What is needed —
What you produce should be every line from the data that includes "neighbour".

Segment Start: Data to use

### config.mk
export PLATFORM = sky130hd
export DESIGN_NAME = grid_shortest_path_search_unit
export DESIGN_NICKNAME = d
export VERILOG_FILES = /design/src/design/gsp_pkg.sv /design/src/design/gsp_ram.sv /design/src/design/grid_shortest_path_search_unit.sv
export SDC_FILE = /design/constraint.sdc
export NUM_CORES = 2
export LEC_CHECK = 0
export ABC_AREA = 1
export BUFFER_PORTS_ARGS = -buffer_cell sky130_fd_sc_hd__buf_2
export CORE_MARGIN = 2
export CORE_UTILIZATION = 64
export DETAILED_ROUTE_END_ITERATION = 10
export GPL_TIMING_DRIVEN = 0
export PLACE_DENSITY_LB_ADDON = 0.08
export SYNTH_ARGS = -nofsm -noshare
export SYNTH_HDL_FRONTEND = slang
export SYNTH_HIERARCHICAL = 1
export SYNTH_SLANG_ARGS = --single-unit
### constraint.sdc
create_clock -name i_clk -period 19.94 [get_ports i_clk]
set_input_delay 2.991 -clock i_clk [delete_from_list [all_inputs] [get_ports i_clk]]
set_output_delay 2.991 -clock i_clk [all_outputs]
set_load 0.02 [all_outputs]
### src/design/gsp_pkg.sv
// ----------------------------------------------------------------------------
// gsp_pkg
// shared types and constants for the grid shortest-path search unit
// ----------------------------------------------------------------------------
package gsp_pkg;

    localparam int CELL_W = 6;
    localparam int COST_W = 7;
    localparam int PAR_W  = 3;
    localparam int NODE_W = 1 + COST_W + PAR_W;

    localparam logic [COST_W-1:0] COST_INF = 7'd127;
    localparam logic [COST_W-1:0] COST_CAP = 7'd126;
    localparam logic [5:0]        LAST_K   = 6'd62;

    localparam logic [PAR_W-1:0] PAR_NONE  = 3'd0;
    localparam logic [PAR_W-1:0] PAR_ABOVE = 3'd1;
    localparam logic [PAR_W-1:0] PAR_BELOW = 3'd2;
    localparam logic [PAR_W-1:0] PAR_LEFT  = 3'd3;
    localparam logic [PAR_W-1:0] PAR_RIGHT = 3'd4;

    localparam logic [1:0] DIR_UP    = 2'd0;
    localparam logic [1:0] DIR_DOWN  = 2'd1;
    localparam logic [1:0] DIR_LEFT  = 2'd2;
    localparam logic [1:0] DIR_RIGHT = 2'd3;

    localparam logic OP_LOAD  = 1'b0;
    localparam logic OP_SOLVE = 1'b1;

    localparam logic CFG_WIDTH  = 1'b0;
    localparam logic CFG_HEIGHT = 1'b1;

    typedef enum logic [3:0] {
        S_IDLE,
        S_DEQ,
        S_DEQ_WAIT,
        S_CUR,
        S_NB,
        S_NB_CHK,
        S_PATH_RD,
        S_PATH_CHK,
        S_PATH_END
    } t_state;

    typedef struct packed {
        logic                vis;
        logic [COST_W-1:0]   cost;
        logic [PAR_W-1:0]    par;
    } t_node;

endpackage

### src/design/gsp_ram.sv
// ----------------------------------------------------------------------------
// gsp_ram
// generic single write, single read ram with registered read data
// ----------------------------------------------------------------------------
module gsp_ram #(
    parameter int WIDTH = 8,
    parameter int DEPTH = 64
) (
    input  logic                     i_clk,
    input  logic                     i_we,
    input  logic [$clog2(DEPTH)-1:0] i_waddr,
    input  logic [WIDTH-1:0]         i_wdata,
    input  logic [$clog2(DEPTH)-1:0] i_raddr,
    output logic [WIDTH-1:0]         o_rdata
);

    logic [WIDTH-1:0] r_mem [DEPTH];
    logic [WIDTH-1:0] r_rdata;

    always_ff @(posedge i_clk) begin
        if (i_we) begin
            r_mem[i_waddr] <= i_wdata;
        end
        r_rdata <= r_mem[i_raddr];
    end

    assign o_rdata = r_rdata;

endmodule

### src/design/grid_shortest_path_search_unit.sv
// ----------------------------------------------------------------------------
// grid_shortest_path_search_unit
// breadth-first shortest path search over a 4-connected obstacle grid
// ----------------------------------------------------------------------------
// A load item is taken in the idle state, and the unit stays idle. A solve item
// runs a queue-driven search in which each dequeue passes through the dequeue,
// dequeue-wait and current-cell states; an expanded cell then takes a neighbour
// state per direction and a check state per neighbour inside the grid, as the
// node ram has a single read port; the path is then streamed end cell first,
// each result through a read state and a check state. busy stays high for the
// whole solve, and results appear on o_valid for one cycle each and must be
// taken as they come.
module grid_shortest_path_search_unit #(
    parameter int MAX_ROWS    = 8,
    parameter int MAX_COLS    = 8,
    parameter int QUEUE_DEPTH = 256
) (
    input  logic       i_clk,
    input  logic       i_rst_n,
    input  logic       start,
    output logic       busy,
    input  logic       i_operation,
    input  logic [2:0] i_cell_row,
    input  logic [2:0] i_cell_col,
    input  logic       i_blocked,
    input  logic [2:0] i_goal_row,
    input  logic [2:0] i_goal_col,
    input  logic       i_cfg_we,
    input  logic       i_cfg_idx,
    input  logic [3:0] i_cfg_data,
    output logic       o_valid,
    output logic [2:0] o_path_col,
    output logic [2:0] o_path_row,
    output logic [5:0] o_path_index,
    output logic       o_found,
    output logic       o_last
);

    localparam int QA = $clog2(QUEUE_DEPTH);
    localparam int CELLS = 64;

    gsp_pkg::t_state r_state, n_state;

    logic [3:0]  r_grid_w, r_grid_h;
    logic [QA:0] r_head, n_head, r_tail, n_tail;
    logic [2:0]  r_cur_row, n_cur_row, r_cur_col, n_cur_col;
    logic [6:0]  r_cur_cost, n_cur_cost;
    logic [1:0]  r_dir, n_dir;
    logic [5:0]  r_nb, n_nb;
    logic [CELLS-1:0] r_touched, n_touched, r_obs_vld, n_obs_vld;
    logic        r_node_tch, r_obs_rv;
    logic [2:0]  r_pos_row, n_pos_row, r_pos_col, n_pos_col;
    logic [5:0]  r_k, n_k;
    logic        r_pend_vld, n_pend_vld;
    logic [2:0]  r_pend_row, n_pend_row, r_pend_col, n_pend_col;
    logic [5:0]  r_pend_k, n_pend_k;
    logic        r_out_valid, n_out_valid, r_out_found, n_out_found;
    logic        r_out_last, n_out_last;
    logic [2:0]  r_out_row, n_out_row, r_out_col, n_out_col;
    logic [5:0]  r_out_k, n_out_k;

    logic [3:0]  w_eff, h_eff;
    logic        node_we, obs_we, obs_wdata, q_we, obs_rdata;
    logic [5:0]  node_waddr, node_raddr, obs_waddr, obs_raddr, q_wdata, q_rdata;
    logic [QA-1:0] q_waddr, q_raddr;
    gsp_pkg::t_node node_wdata, node_raw, node_q;
    logic        nb_ok, obs_eff, mv_ok, in_grid;
    logic [2:0]  nb_row, nb_col, mv_row, mv_col;
    logic [7:0]  pc_sum;
    logic [6:0]  pc;
    logic [2:0]  back_par;

    // clamp of the configured dimensions
    always_comb begin
        if (r_grid_w == 4'd0) begin
            w_eff = 4'd1;
        end else if (r_grid_w > 4'(MAX_COLS)) begin
            w_eff = 4'(MAX_COLS);
        end else begin
            w_eff = r_grid_w;
        end
        if (r_grid_h == 4'd0) begin
            h_eff = 4'd1;
        end else if (r_grid_h > 4'(MAX_ROWS)) begin
            h_eff = 4'(MAX_ROWS);
        end else begin
            h_eff = r_grid_h;
        end
    end

    gsp_ram #(.WIDTH(gsp_pkg::NODE_W), .DEPTH(CELLS)) u_node_ram (
        .i_clk   (i_clk),
        .i_we    (node_we),
        .i_waddr (node_waddr),
        .i_wdata (node_wdata),
        .i_raddr (node_raddr),
        .o_rdata (node_raw)
    );

    gsp_ram #(.WIDTH(1), .DEPTH(CELLS)) u_obs_ram (
        .i_clk   (i_clk),
        .i_we    (obs_we),
        .i_waddr (obs_waddr),
        .i_wdata (obs_wdata),
        .i_raddr (obs_raddr),
        .o_rdata (obs_rdata)
    );

    gsp_ram #(.WIDTH(gsp_pkg::CELL_W), .DEPTH(QUEUE_DEPTH)) u_queue_ram (
        .i_clk   (i_clk),
        .i_we    (q_we),
        .i_waddr (q_waddr),
        .i_wdata (q_wdata),
        .i_raddr (q_raddr),
        .o_rdata (q_rdata)
    );

    // untouched entries read as cleared
    always_comb begin
        if (r_node_tch) begin
            node_q = node_raw;
        end else begin
            node_q.vis  = 1'b0;
            node_q.cost = gsp_pkg::COST_INF;
            node_q.par  = gsp_pkg::PAR_NONE;
        end
        obs_eff = r_obs_rv & obs_rdata;
    end

    // neighbour of the current cell
    always_comb begin
        nb_row   = r_cur_row;
        nb_col   = r_cur_col;
        nb_ok    = 1'b0;
        back_par = gsp_pkg::PAR_NONE;
        case (r_dir)
            gsp_pkg::DIR_UP: begin
                nb_row   = r_cur_row - 3'd1;
                nb_ok    = (r_cur_row != 3'd0);
                back_par = gsp_pkg::PAR_BELOW;
            end
            gsp_pkg::DIR_DOWN: begin
                nb_row   = r_cur_row + 3'd1;
                nb_ok    = ({1'b0, r_cur_row} + 4'd1) < h_eff;
                back_par = gsp_pkg::PAR_ABOVE;
            end
            gsp_pkg::DIR_LEFT: begin
                nb_col   = r_cur_col - 3'd1;
                nb_ok    = (r_cur_col != 3'd0);
                back_par = gsp_pkg::PAR_RIGHT;
            end
            gsp_pkg::DIR_RIGHT: begin
                nb_col   = r_cur_col + 3'd1;
                nb_ok    = ({1'b0, r_cur_col} + 4'd1) < w_eff;
                back_par = gsp_pkg::PAR_LEFT;
            end
            default: begin
                nb_ok = 1'b0;
            end
        endcase
        pc_sum = {1'b0, r_cur_cost} + 8'd1;
        pc     = (pc_sum > {1'b0, gsp_pkg::COST_CAP}) ? gsp_pkg::COST_CAP : pc_sum[6:0];
    end

    // parent step on the path walk
    always_comb begin
        mv_row = r_pos_row;
        mv_col = r_pos_col;
        mv_ok  = 1'b0;
        case (node_q.par)
            gsp_pkg::PAR_ABOVE: begin
                mv_row = r_pos_row - 3'd1;
                mv_ok  = (r_pos_row != 3'd0);
            end
            gsp_pkg::PAR_BELOW: begin
                mv_row = r_pos_row + 3'd1;
                mv_ok  = ({1'b0, r_pos_row} + 4'd1) < 4'(MAX_ROWS);
            end
            gsp_pkg::PAR_LEFT: begin
                mv_col = r_pos_col - 3'd1;
                mv_ok  = (r_pos_col != 3'd0);
            end
            gsp_pkg::PAR_RIGHT: begin
                mv_col = r_pos_col + 3'd1;
                mv_ok  = ({1'b0, r_pos_col} + 4'd1) < 4'(MAX_COLS);
            end
            default: begin
                mv_ok = 1'b0;
            end
        endcase
    end

    assign in_grid = ({1'b0, i_cell_row} < h_eff) && ({1'b0, i_cell_col} < w_eff)
                  && ({1'b0, i_goal_row} < h_eff) && ({1'b0, i_goal_col} < w_eff);

    // next state
    always_comb begin
        n_state = r_state;
        case (r_state)
            gsp_pkg::S_IDLE: begin
                if (start && i_operation == gsp_pkg::OP_SOLVE && in_grid) begin
                    n_state = gsp_pkg::S_DEQ;
                end
            end
            gsp_pkg::S_DEQ: begin
                n_state = (r_head < r_tail) ? gsp_pkg::S_DEQ_WAIT : gsp_pkg::S_PATH_RD;
            end
            gsp_pkg::S_DEQ_WAIT: n_state = gsp_pkg::S_CUR;
            gsp_pkg::S_CUR: begin
                n_state = node_q.vis ? gsp_pkg::S_DEQ : gsp_pkg::S_NB;
            end
            gsp_pkg::S_NB: begin
                if (nb_ok) begin
                    n_state = gsp_pkg::S_NB_CHK;
                end else if (r_dir == gsp_pkg::DIR_RIGHT) begin
                    n_state = gsp_pkg::S_DEQ;
                end
            end
            gsp_pkg::S_NB_CHK: begin
                n_state = (r_dir == gsp_pkg::DIR_RIGHT) ? gsp_pkg::S_DEQ : gsp_pkg::S_NB;
            end
            gsp_pkg::S_PATH_RD: n_state = gsp_pkg::S_PATH_CHK;
            gsp_pkg::S_PATH_CHK: begin
                if (node_q.par == gsp_pkg::PAR_NONE) begin
                    n_state = gsp_pkg::S_IDLE;
                end else if (!mv_ok || r_k == gsp_pkg::LAST_K) begin
                    n_state = gsp_pkg::S_PATH_END;
                end else begin
                    n_state = gsp_pkg::S_PATH_RD;
                end
            end
            gsp_pkg::S_PATH_END: n_state = gsp_pkg::S_IDLE;
            default: n_state = gsp_pkg::S_IDLE;
        endcase
    end

    // datapath and ram control
    always_comb begin
        n_head      = r_head;
        n_tail      = r_tail;
        n_cur_row   = r_cur_row;
        n_cur_col   = r_cur_col;
        n_cur_cost  = r_cur_cost;
        n_dir       = r_dir;
        n_nb        = r_nb;
        n_touched   = r_touched;
        n_obs_vld   = r_obs_vld;
        n_pos_row   = r_pos_row;
        n_pos_col   = r_pos_col;
        n_k         = r_k;
        n_pend_vld  = r_pend_vld;
        n_pend_row  = r_pend_row;
        n_pend_col  = r_pend_col;
        n_pend_k    = r_pend_k;
        n_out_valid = 1'b0;
        n_out_found = r_out_found;
        n_out_last  = r_out_last;
        n_out_row   = r_out_row;
        n_out_col   = r_out_col;
        n_out_k     = r_out_k;
        node_we     = 1'b0;
        node_waddr  = r_nb;
        node_wdata  = node_q;
        node_raddr  = r_nb;
        obs_we      = 1'b0;
        obs_waddr   = {i_cell_row, i_cell_col};
        obs_wdata   = i_blocked;
        obs_raddr   = r_nb;
        q_we        = 1'b0;
        q_waddr     = r_tail[QA-1:0];
        q_wdata     = r_nb;
        q_raddr     = r_head[QA-1:0];
        case (r_state)
            gsp_pkg::S_IDLE: begin
                if (start) begin
                    if (i_operation == gsp_pkg::OP_LOAD) begin
                        if (({1'b0, i_cell_row} < 4'(MAX_ROWS))
                                && ({1'b0, i_cell_col} < 4'(MAX_COLS))) begin
                            obs_we = 1'b1;
                            n_obs_vld[{i_cell_row, i_cell_col}] = 1'b1;
                        end
                    end else if (in_grid) begin
                        n_touched = '0;
                        n_touched[{i_cell_row, i_cell_col}] = 1'b1;
                        node_we         = 1'b1;
                        node_waddr      = {i_cell_row, i_cell_col};
                        node_wdata.vis  = 1'b0;
                        node_wdata.cost = '0;
                        node_wdata.par  = gsp_pkg::PAR_NONE;
                        q_we       = 1'b1;
                        q_waddr    = '0;
                        q_wdata    = {i_cell_row, i_cell_col};
                        n_head     = '0;
                        n_tail     = (QA+1)'(1);
                        n_pos_row  = i_goal_row;
                        n_pos_col  = i_goal_col;
                        n_k        = '0;
                        n_pend_vld = 1'b0;
                    end else begin
                        n_out_valid = 1'b1;
                        n_out_found = 1'b0;
                        n_out_last  = 1'b1;
                        n_out_row   = '0;
                        n_out_col   = '0;
                        n_out_k     = '0;
                    end
                end
            end
            gsp_pkg::S_DEQ: begin
                if (r_head < r_tail) begin
                    n_head = r_head + (QA+1)'(1);
                end
            end
            gsp_pkg::S_DEQ_WAIT: begin
                node_raddr = q_rdata;
                n_cur_row  = q_rdata[5:3];
                n_cur_col  = q_rdata[2:0];
            end
            gsp_pkg::S_CUR: begin
                if (!node_q.vis) begin
                    node_we        = 1'b1;
                    node_waddr     = {r_cur_row, r_cur_col};
                    node_wdata.vis = 1'b1;
                    n_touched[{r_cur_row, r_cur_col}] = 1'b1;
                    n_cur_cost = node_q.cost;
                    n_dir      = gsp_pkg::DIR_UP;
                end
            end
            gsp_pkg::S_NB: begin
                node_raddr = {nb_row, nb_col};
                obs_raddr  = {nb_row, nb_col};
                n_nb       = {nb_row, nb_col};
                if (!nb_ok) begin
                    n_dir = r_dir + 2'd1;
                end
            end
            gsp_pkg::S_NB_CHK: begin
                if (!node_q.vis && !obs_eff && r_tail < (QA+1)'(QUEUE_DEPTH)) begin
                    q_we   = 1'b1;
                    n_tail = r_tail + (QA+1)'(1);
                end
                if (pc < node_q.cost) begin
                    node_we         = 1'b1;
                    node_wdata.cost = pc;
                    node_wdata.par  = back_par;
                    n_touched[r_nb] = 1'b1;
                end
                n_dir = r_dir + 2'd1;
            end
            gsp_pkg::S_PATH_RD: begin
                node_raddr = {r_pos_row, r_pos_col};
            end
            gsp_pkg::S_PATH_CHK: begin
                if (node_q.par == gsp_pkg::PAR_NONE) begin
                    n_out_valid = 1'b1;
                    n_out_last  = 1'b1;
                    n_out_found = r_pend_vld;
                    n_out_row   = r_pend_vld ? r_pend_row : 3'd0;
                    n_out_col   = r_pend_vld ? r_pend_col : 3'd0;
                    n_out_k     = r_pend_vld ? r_pend_k : 6'd0;
                end else begin
                    if (r_pend_vld) begin
                        n_out_valid = 1'b1;
                        n_out_last  = 1'b0;
                        n_out_found = 1'b1;
                        n_out_row   = r_pend_row;
                        n_out_col   = r_pend_col;
                        n_out_k     = r_pend_k;
                    end
                    n_pend_vld = 1'b1;
                    n_pend_row = r_pos_row;
                    n_pend_col = r_pos_col;
                    n_pend_k   = r_k;
                    n_pos_row  = mv_row;
                    n_pos_col  = mv_col;
                    n_k        = r_k + 6'd1;
                end
            end
            gsp_pkg::S_PATH_END: begin
                n_out_valid = 1'b1;
                n_out_last  = 1'b1;
                n_out_found = 1'b1;
                n_out_row   = r_pend_row;
                n_out_col   = r_pend_col;
                n_out_k     = r_pend_k;
            end
            default: begin
                n_out_valid = 1'b0;
            end
        endcase
    end

    always_ff @(posedge i_clk) begin
        if (!i_rst_n) begin
            r_state     <= gsp_pkg::S_IDLE;
            r_grid_w    <= 4'd8;
            r_grid_h    <= 4'd8;
            r_obs_vld   <= '0;
            r_touched   <= '0;
            r_head      <= '0;
            r_tail      <= '0;
            r_out_valid <= 1'b0;
            r_pend_vld  <= 1'b0;
        end else begin
            r_state     <= n_state;
            r_obs_vld   <= n_obs_vld;
            r_touched   <= n_touched;
            r_head      <= n_head;
            r_tail      <= n_tail;
            r_out_valid <= n_out_valid;
            r_pend_vld  <= n_pend_vld;
            if (i_cfg_we) begin
                if (i_cfg_idx == gsp_pkg::CFG_WIDTH) begin
                    r_grid_w <= i_cfg_data;
                end else begin
                    r_grid_h <= i_cfg_data;
                end
            end
        end
    end

    always_ff @(posedge i_clk) begin
        r_cur_row   <= n_cur_row;
        r_cur_col   <= n_cur_col;
        r_cur_cost  <= n_cur_cost;
        r_dir       <= n_dir;
        r_nb        <= n_nb;
        r_pos_row   <= n_pos_row;
        r_pos_col   <= n_pos_col;
        r_k         <= n_k;
        r_pend_row  <= n_pend_row;
        r_pend_col  <= n_pend_col;
        r_pend_k    <= n_pend_k;
        r_out_found <= n_out_found;
        r_out_last  <= n_out_last;
        r_out_row   <= n_out_row;
        r_out_col   <= n_out_col;
        r_out_k     <= n_out_k;
        r_node_tch  <= r_touched[node_raddr];
        r_obs_rv    <= r_obs_vld[obs_raddr];
    end

    assign busy         = (r_state != gsp_pkg::S_IDLE);
    assign o_valid      = r_out_valid;
    assign o_path_col   = r_out_col;
    assign o_path_row   = r_out_row;
    assign o_path_index = r_out_k;
    assign o_found      = r_out_found;
    assign o_last       = r_out_last;

`ifndef ASSERT_OFF
    a_notfound_last: assert property (@(posedge i_clk) disable iff (!i_rst_n)
        (o_valid && !o_found) |-> (o_last && o_path_index == 6'd0))
        else $error("not-found item without last");
    a_head_le_tail: assert property (@(posedge i_clk) disable iff (!i_rst_n)
        (r_head <= r_tail) && (r_tail <= (QA+1)'(QUEUE_DEPTH)))
        else $error("queue pointers out of order");
    a_index_range: assert property (@(posedge i_clk) disable iff (!i_rst_n)
        o_valid |-> (o_path_index <= gsp_pkg::LAST_K))
        else $error("path index beyond limit");
    a_last_idle: assert property (@(posedge i_clk) disable iff (!i_rst_n)
        (o_valid && o_last) |-> !busy)
        else $error("last item while still searching");
`endif

endmodule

Segment End: Data to use

Exercise answer —
// dequeue-wait and current-cell states; an expanded cell then takes a neighbour
// state per direction and a check state per neighbour inside the grid, as the
    // neighbour of the current cell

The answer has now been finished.